Shadow Zones In this image the aeroplane is flying in the mountain’s shadow. However, the radio signals can still meet the aeroplane even though it is not in direct line of sight. This is because the mountain reflects the radio waves to the aeroplane. The same happens here: the mountain reflects the radio wave so it can reach the receiver. REMEMBER: Waves travel in straight lines. Objects can reflect waves so although they still travel in straight lines they can turn around obstructions to reach a receiver.

Refraction of Radio Waves Radio waves are able to travel vast distances which is why they are useful for communications.
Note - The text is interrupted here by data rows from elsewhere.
File: config.mk
export PLATFORM = sky130hd
export DESIGN_NAME = fetch_queue_stage
export DESIGN_NICKNAME = d
export VERILOG_FILES = /design/src/rtl/lc3b_types.sv /design/src/rtl/fetch_fifo.sv /design/src/rtl/fetch_queue_stage.sv
export SDC_FILE = /design/constraint.sdc
export NUM_CORES = 1
export LEC_CHECK = 0
export ABC_AREA = 1
export CAP_MARGIN = 10
export CORE_MARGIN = 2
export CORE_UTILIZATION = 58
export CTS_BUF_LIST = sky130_fd_sc_hd__clkbuf_8
export CTS_CLUSTER_SIZE = 24
export DETAILED_ROUTE_END_ITERATION = 10
export HOLD_SLACK_MARGIN = 0.12
export PLACE_DENSITY = 0.88
export SETUP_SLACK_MARGIN = 0.3
export SYNTH_ARGS = -nofsm -noshare
export SYNTH_HDL_FRONTEND = slang
export SYNTH_SLANG_ARGS = --single-unit
File: constraint.sdc
create_clock -name clk -period 10.3 [get_ports clk]
set_clock_uncertainty 0.1 [all_clocks]
set_input_delay 2.06 -clock clk [delete_from_list [all_inputs] [get_ports clk]]
set_output_delay 2.06 -clock clk [all_outputs]
set_load 0.05 [all_outputs]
A 5 MHz radio wave has a frequency much less than a 100 MHz radio wave. In this image you can see that lower frequency radio waves are refracted more by the atmosphere and returned to the Earth. Whereas higher frequency radio waves are refracted less and hence travel further. Even higher frequency radio waves may even refract through the atmosphere MHz 10 km 200 km Both radio masts transmit a radio wave at the same frequency: 90 MHz. The red signal is in line of sight and is usually the only signal that reaches the house. However, if the weather conditions are poor another same frequency radio signal may be reached from hundreds of kilometres away. When two signals are received together this causes INTERFERENCE.

DAB Digital Audio Broadcasting, DAB, reduces the effects of interference because it utilises digital technology. An analogue radio station needs to be inputted by turning a dial to the relevant frequency. This can be tricky to select the exact frequency you need. With DAB you set a name to your favourite radio station instead of remembering its frequency and it will always play that station. At the moment DAB is not as pure sounding as analogue FM radio but improvements are being made and soon DAB sound quality will exceed FM.

Questions 1.Name three obstacles that can cause ghosting. 2.You are watching television and you notice that you can see two images – one of them is faint and is shifted to the right. What is this called and what has caused it? 3.Heart FM transmits at 107 MHz. Its signal is not reflected back to the Earth. Why not? How could you ensure you could receive its signal? 4.On the South coast of England sometimes you can hear French radio broadcasts. Describe why.

Questions 1.Name three obstacles that can cause ghosting. Tall buildings, tall trees, hills, mountains or poor weather conditions. 2.You are watching television and you notice that you can see two images – one of them is faint and is shifted to the right. What is this called and what has caused it? Ghosting. Caused when a reflected signal reaches the receiver after the line of sight signal does. 3.Heart FM transmits at 107 MHz. Its signal is not reflected back to the Earth. Why not? How could you ensure you could receive its signal? 107 MHz is too high a frequency to be refracted and reflected back to Earth. It refracts through the upper atmosphere and into space. To receive this signal you need to be closer to the radio transmitter or be in its line of sight. 4.On the South coast of England sometimes you can hear French radio broadcasts. Describe why. At lower frequencies radio signals are refracted by the upper atmosphere and are reflected back to Earth, particularly when weather conditions are poor e.g. cloudy or foggy. These signals can travel vast distances so could refract enough to reach the receivers on the south coast if weather conditions are right to do so.